GOAL OF THE EXERCISE: What you return should be each line of the data containing the string "latency".

RECORDS TO USE:
-------------------------
`src/rtl/qdr_burst_pkg.sv`:
```
package qdr_burst_pkg;

  localparam int LANE_W     = 9;
  localparam int LANES      = 4;
  localparam int WORD_W     = LANE_W * LANES;
  localparam int BEATS      = 4;
  localparam int BEAT_IDX_W = $clog2(BEATS);

  typedef logic [WORD_W-1:0] word_t;
  typedef logic [LANES-1:0]  lane_mask_t;
  typedef word_t      [BEATS-1:0] burst_t;
  typedef lane_mask_t [BEATS-1:0] burst_mask_t;

  typedef enum logic [1:0] {
    WB_IDLE = 2'd0,
    WB_HALF = 2'd1,
    WB_FULL = 2'd2
  } wb_state_e;

  // Replace the lanes of base selected by sel with those of upd.
  function automatic word_t lane_merge(word_t base, word_t upd, lane_mask_t sel);
    word_t res;
    res = base;
    for (int j = 0; j < LANES; j++) begin
      if (sel[j]) res[j*LANE_W +: LANE_W] = upd[j*LANE_W +: LANE_W];
    end
    return res;
  endfunction

  // Half-cycle slot (counted from the cycle after the accepting edge)
  // in which a given read beat appears.
  function automatic int beat_slot(logic half_step, int beat);
    return beat + (half_step ? 1 : 0);
  endfunction

  // Slots taken by one burst, as a bit mask over a queue of n slots.
  function automatic logic [15:0] burst_slot_mask(logic half_step);
    logic [15:0] m;
    m = '0;
    for (int k = 0; k < BEATS; k++) m[beat_slot(half_step, k)] = 1'b1;
    return m;
  endfunction

endpackage

```
`src/rtl/qdr_burst_arbiter.sv`:
```
module qdr_burst_arbiter (
  input  logic clk,
  input  logic rst_n,
  input  logic rd_req,
  input  logic wr_req,
  output logic rd_acc,
  output logic wr_acc
);

  logic last_rd;
  logic last_wr;
  logic pref_rd;
  logic rd_ok;
  logic wr_ok;

  assign rd_ok  = rd_req && !last_rd;
  assign wr_ok  = wr_req && !last_wr;
  assign rd_acc = rd_ok && (!wr_ok || pref_rd);
  assign wr_acc = wr_ok && !rd_acc;

  always_ff @(posedge clk) begin
    if (!rst_n) begin
      last_rd <= 1'b0;
      last_wr <= 1'b0;
      pref_rd <= 1'b1;
    end else begin
      last_rd <= rd_acc;
      last_wr <= wr_acc;
      if (rd_acc)      pref_rd <= 1'b0;
      else if (wr_acc) pref_rd <= 1'b1;
    end
  end

  // the shared address bus serves one request per edge
  p_single_grant_r3: assert property (@(posedge clk) disable iff (!rst_n)
    !(rd_acc && wr_acc));

  // no read on the edge after a read
  p_no_rd_repeat_r4: assert property (@(posedge clk) disable iff (!rst_n)
    rd_acc |=> !rd_acc);

  // no write on the edge after a write
  p_no_wr_repeat_r4: assert property (@(posedge clk) disable iff (!rst_n)
    wr_acc |=> !wr_acc);

  // a read request that goes unserved while a write is taken is served next edge
  p_tie_goes_read_next_r3: assert property (@(posedge clk) disable iff (!rst_n)
    (wr_acc && rd_req && !last_rd) ##1 rd_req |-> rd_acc);

endmodule

```
`src/rtl/qdr_burst_array.sv`:
```
module qdr_burst_array
  import qdr_burst_pkg::*;
#(
  parameter int BLK_W = 4
) (
  input  logic             clk,
  input  logic [BLK_W-1:0] rd_blk,
  output burst_t           rd_words,
  input  logic             we,
  input  logic [BLK_W-1:0] wr_blk,
  input  burst_t           wr_words,
  input  burst_mask_t      wr_mask
);

  localparam int NBLK  = 1 << BLK_W;
  localparam int DEPTH = NBLK * BEATS;

  word_t mem [DEPTH];

  for (genvar k = 0; k < BEATS; k++) begin : g_rd
    localparam logic [BEAT_IDX_W-1:0] KIDX = BEAT_IDX_W'(k);
    assign rd_words[k] = mem[{rd_blk, KIDX}];
  end

  always_ff @(posedge clk) begin
    for (int k = 0; k < BEATS; k++) begin
      for (int j = 0; j < LANES; j++) begin
        if (we && wr_mask[k][j])
          mem[{wr_blk, BEAT_IDX_W'(k)}][j*LANE_W +: LANE_W] <= wr_words[k][j*LANE_W +: LANE_W];
      end
    end
  end

endmodule

```
`src/rtl/qdr_burst_wbuf.sv`:
```
module qdr_burst_wbuf
  import qdr_burst_pkg::*;
#(
  parameter int BLK_W = 4
) (
  input  logic             clk,
  input  logic             rst_n,
  input  logic             accept,
  input  logic [BLK_W-1:0] blk,
  input  word_t            d_rise,
  input  word_t            d_fall,
  input  lane_mask_t       m_rise,
  input  lane_mask_t       m_fall,
  input  logic [BLK_W-1:0] look_blk,
  output logic             commit_en,
  output logic [BLK_W-1:0] commit_blk,
  output burst_t           commit_words,
  output burst_mask_t      commit_mask,
  output burst_t           fwd_words,
  output burst_mask_t      fwd_mask
);

  localparam int HALF_BEATS = BEATS / 2;

  wb_state_e        state;
  logic [BLK_W-1:0] b_blk;
  burst_t           b_words;
  burst_mask_t      b_mask;
  logic             hit;

  always_ff @(posedge clk) begin
    if (!rst_n) begin
      state <= WB_IDLE;
    end else begin
      unique case (state)
        WB_IDLE: if (accept) state <= WB_HALF;
        WB_HALF: state <= WB_FULL;
        WB_FULL: state <= accept ? WB_HALF : WB_IDLE;
        default: state <= WB_IDLE;
      endcase
    end
  end

  always_ff @(posedge clk) begin
    if (accept) begin
      b_blk      <= blk;
      b_words[0] <= d_rise;
      b_words[1] <= d_fall;
      b_mask[0]  <= m_rise;
      b_mask[1]  <= m_fall;
    end
    if (state == WB_HALF) begin
      b_words[2] <= d_rise;
      b_words[3] <= d_fall;
      b_mask[2]  <= m_rise;
      b_mask[3]  <= m_fall;
    end
  end

  assign commit_en    = (state == WB_FULL);
  assign commit_blk   = b_blk;
  assign commit_words = b_words;
  assign commit_mask  = b_mask;

  assign hit = (state != WB_IDLE) && (b_blk == look_blk);

  // First data pair always sits in the buffer once the write is pending;
  // the second pair is either buffered or arriving on this very edge.
  always_comb begin
    for (int k = 0; k < BEATS; k++) begin
      fwd_words[k] = b_words[k];
      fwd_mask[k]  = hit ? b_mask[k] : '0;
    end
    if (state == WB_HALF) begin
      fwd_words[HALF_BEATS]   = d_rise;
      fwd_words[HALF_BEATS+1] = d_fall;
      fwd_mask[HALF_BEATS]    = hit ? m_rise : '0;
      fwd_mask[HALF_BEATS+1]  = hit ? m_fall : '0;
    end
  end

  // the arbiter never hands over a write while the second pair is due
  p_no_accept_mid_burst_r4: assert property (@(posedge clk) disable iff (!rst_n)
    (state == WB_HALF) |-> !accept);

  // nothing is pending in the first cycle after reset
  p_idle_after_reset_r11: assert property (@(posedge clk)
    !rst_n |=> (state == WB_IDLE));

endmodule

```
`src/rtl/qdr_burst_rpipe.sv`:
```
module qdr_burst_rpipe
  import qdr_burst_pkg::*;
#(
  parameter int SLOTS = 6
) (
  input  logic   clk,
  input  logic   rst_n,
  input  logic   load,
  input  logic   lat_half,
  input  burst_t words,
  output word_t  beat_rise,
  output word_t  beat_fall,
  output logic   vld_rise,
  output logic   vld_fall
);

  localparam int SHIFT = 2;

  logic [SLOTS-1:0] sv;
  word_t            sd [SLOTS];
  logic [SLOTS-1:0] sh_v;
  word_t            sh_d [SLOTS];
  logic [SLOTS-1:0] nv;
  word_t            nd [SLOTS];
  logic [SLOTS-1:0] tgt;
  logic             overlap;

  // Advance the half-cycle queue by one clock (two slots).
  for (genvar i = 0; i < SLOTS; i++) begin : g_shift
    if (i + SHIFT < SLOTS) begin : g_mv
      assign sh_v[i] = sv[i+SHIFT];
      assign sh_d[i] = sd[i+SHIFT];
    end else begin : g_empty
      assign sh_v[i] = 1'b0;
      assign sh_d[i] = '0;
    end
  end

  assign tgt     = load ? burst_slot_mask(lat_half)[SLOTS-1:0] : '0;
  assign overlap = |(sh_v & tgt);

  always_comb begin
    nv = sh_v;
    for (int i = 0; i < SLOTS; i++) nd[i] = sh_d[i];
    if (load) begin
      for (int k = 0; k < BEATS; k++) begin
        nv[beat_slot(lat_half, k)] = 1'b1;
        nd[beat_slot(lat_half, k)] = words[k];
      end
    end
  end

  always_ff @(posedge clk) begin
    if (!rst_n) begin
      sv <= '0;
      for (int i = 0; i < SLOTS; i++) sd[i] <= '0;
    end else begin
      sv <= nv;
      for (int i = 0; i < SLOTS; i++) sd[i] <= nd[i];
    end
  end

  assign vld_rise  = sv[0];
  assign vld_fall  = sv[1];
  assign beat_rise = sd[0];
  assign beat_fall = sd[1];

  // a new burst never lands on a beat still queued from the previous one
  p_slot_free_r9: assert property (@(posedge clk) disable iff (!rst_n)
    load |-> !overlap);

  // a loaded burst puts exactly four beats in flight
  p_four_beats_r2: assert property (@(posedge clk) disable iff (!rst_n)
    (load && sv == '0) |=> ($countones(sv) == BEATS));

endmodule

```
`src/rtl/qdr_burst_sram.sv`:
```
module qdr_burst_sram
  import qdr_burst_pkg::*;
#(
  parameter int BLK_W = 4,
  parameter int SLOTS = 6
) (
  input  logic                    clk,
  input  logic                    rst_n,
  input  logic                    rd_n,
  input  logic                    wr_n,
  input  logic [BLK_W-1:0]        addr,
  input  logic                    lat_half,
  input  logic [WORD_W-1:0]       wd_rise,
  input  logic [WORD_W-1:0]       wd_fall,
  input  logic [LANES-1:0]        wbe_rise_n,
  input  logic [LANES-1:0]        wbe_fall_n,
  output logic [WORD_W-1:0]       rq_rise,
  output logic [WORD_W-1:0]       rq_fall,
  output logic                    rq_vld_rise,
  output logic                    rq_vld_fall
);

  logic             rd_acc;
  logic             wr_acc;
  burst_t           arr_words;
  burst_t           rd_words;
  logic             commit_en;
  logic [BLK_W-1:0] commit_blk;
  burst_t           commit_words;
  burst_mask_t      commit_mask;
  burst_t           fwd_words;
  burst_mask_t      fwd_mask;

  qdr_burst_arbiter u_arb (
    .clk    (clk),
    .rst_n  (rst_n),
    .rd_req (!rd_n),
    .wr_req (!wr_n),
    .rd_acc (rd_acc),
    .wr_acc (wr_acc)
  );

  qdr_burst_wbuf #(.BLK_W(BLK_W)) u_wbuf (
    .clk          (clk),
    .rst_n        (rst_n),
    .accept       (wr_acc),
    .blk          (addr),
    .d_rise       (wd_rise),
    .d_fall       (wd_fall),
    .m_rise       (~wbe_rise_n),
    .m_fall       (~wbe_fall_n),
    .look_blk     (addr),
    .commit_en    (commit_en),
    .commit_blk   (commit_blk),
    .commit_words (commit_words),
    .commit_mask  (commit_mask),
    .fwd_words    (fwd_words),
    .fwd_mask     (fwd_mask)
  );

  qdr_burst_array #(.BLK_W(BLK_W)) u_array (
    .clk      (clk),
    .rd_blk   (addr),
    .rd_words (arr_words),
    .we       (commit_en),
    .wr_blk   (commit_blk),
    .wr_words (commit_words),
    .wr_mask  (commit_mask)
  );

  for (genvar k = 0; k < BEATS; k++) begin : g_merge
    assign rd_words[k] = lane_merge(arr_words[k], fwd_words[k], fwd_mask[k]);
  end

  qdr_burst_rpipe #(.SLOTS(SLOTS)) u_rpipe (
    .clk       (clk),
    .rst_n     (rst_n),
    .load      (rd_acc),
    .lat_half  (lat_half),
    .words     (rd_words),
    .beat_rise (rq_rise),
    .beat_fall (rq_fall),
    .vld_rise  (rq_vld_rise),
    .vld_fall  (rq_vld_fall)
  );

  // a write is stored two edges after it is accepted
  p_commit_follows_accept_r5: assert property (@(posedge clk) disable iff (!rst_n)
    wr_acc |=> ##1 commit_en);

  // one-clock latency puts two beats out in the very next cycle
  p_lat_full_start_r8: assert property (@(posedge clk) disable iff (!rst_n)
    (rd_acc && !lat_half) |=> (rq_vld_rise && rq_vld_fall));

  // half-step latency starts on the fall half of the next cycle
  p_lat_half_start_r9: assert property (@(posedge clk) disable iff (!rst_n)
    (rd_acc && lat_half) |=> rq_vld_fall);

  // an empty half-cycle drives zero
  p_quiet_rise_r10: assert property (@(posedge clk) disable iff (!rst_n)
    !rq_vld_rise |-> (rq_rise == '0));

  p_quiet_fall_r10: assert property (@(posedge clk) disable iff (!rst_n)
    !rq_vld_fall |-> (rq_fall == '0));

endmodule

```
`config.mk`:
```
export PLATFORM = sky130hd
export DESIGN_NAME = qbio_port
export DESIGN_NICKNAME = d
export VERILOG_FILES = /design/src/rtl/qbio_pkg.sv /design/src/rtl/qbio_latch_bank.sv /design/src/rtl/qbio_boost.sv /design/src/rtl/qbio_pad_cell.sv /design/src/rtl/qbio_port.sv
export SDC_FILE = /design/constraint.sdc
export NUM_CORES = 1
export LEC_CHECK = 0
export BUFFER_PORTS_ARGS = -buffer_cell sky130_fd_sc_hd__buf_2
export CAP_MARGIN = 25
export CELL_PAD_IN_SITES_DETAIL_PLACEMENT = 0
export CELL_PAD_IN_SITES_GLOBAL_PLACEMENT = 1
export CORE_ASPECT_RATIO = 0.6
export CORE_UTILIZATION = 34
export DETAILED_ROUTE_END_ITERATION = 6
export HOLD_SLACK_MARGIN = 0.06
export PLACE_DENSITY = 0.92
export SETUP_SLACK_MARGIN = 0.3
export SLEW_MARGIN = 30
export SYNTH_ARGS = -nofsm -noshare
export SYNTH_HDL_FRONTEND = slang
export SYNTH_SLANG_ARGS = --single-unit
```
`constraint.sdc`:
```
create_clock -name clk -period 1.9 [get_ports clk]
set_input_delay 0.38 -clock clk [delete_from_list [all_inputs] [get_ports clk]]
set_output_delay 0.38 -clock clk [all_outputs]
set_load 0.02 [all_outputs]
```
-------------------------
COMPLETED EXERCISE:
  // one-clock latency puts two beats out in the very next cycle
  // half-step latency starts on the fall half of the next cycle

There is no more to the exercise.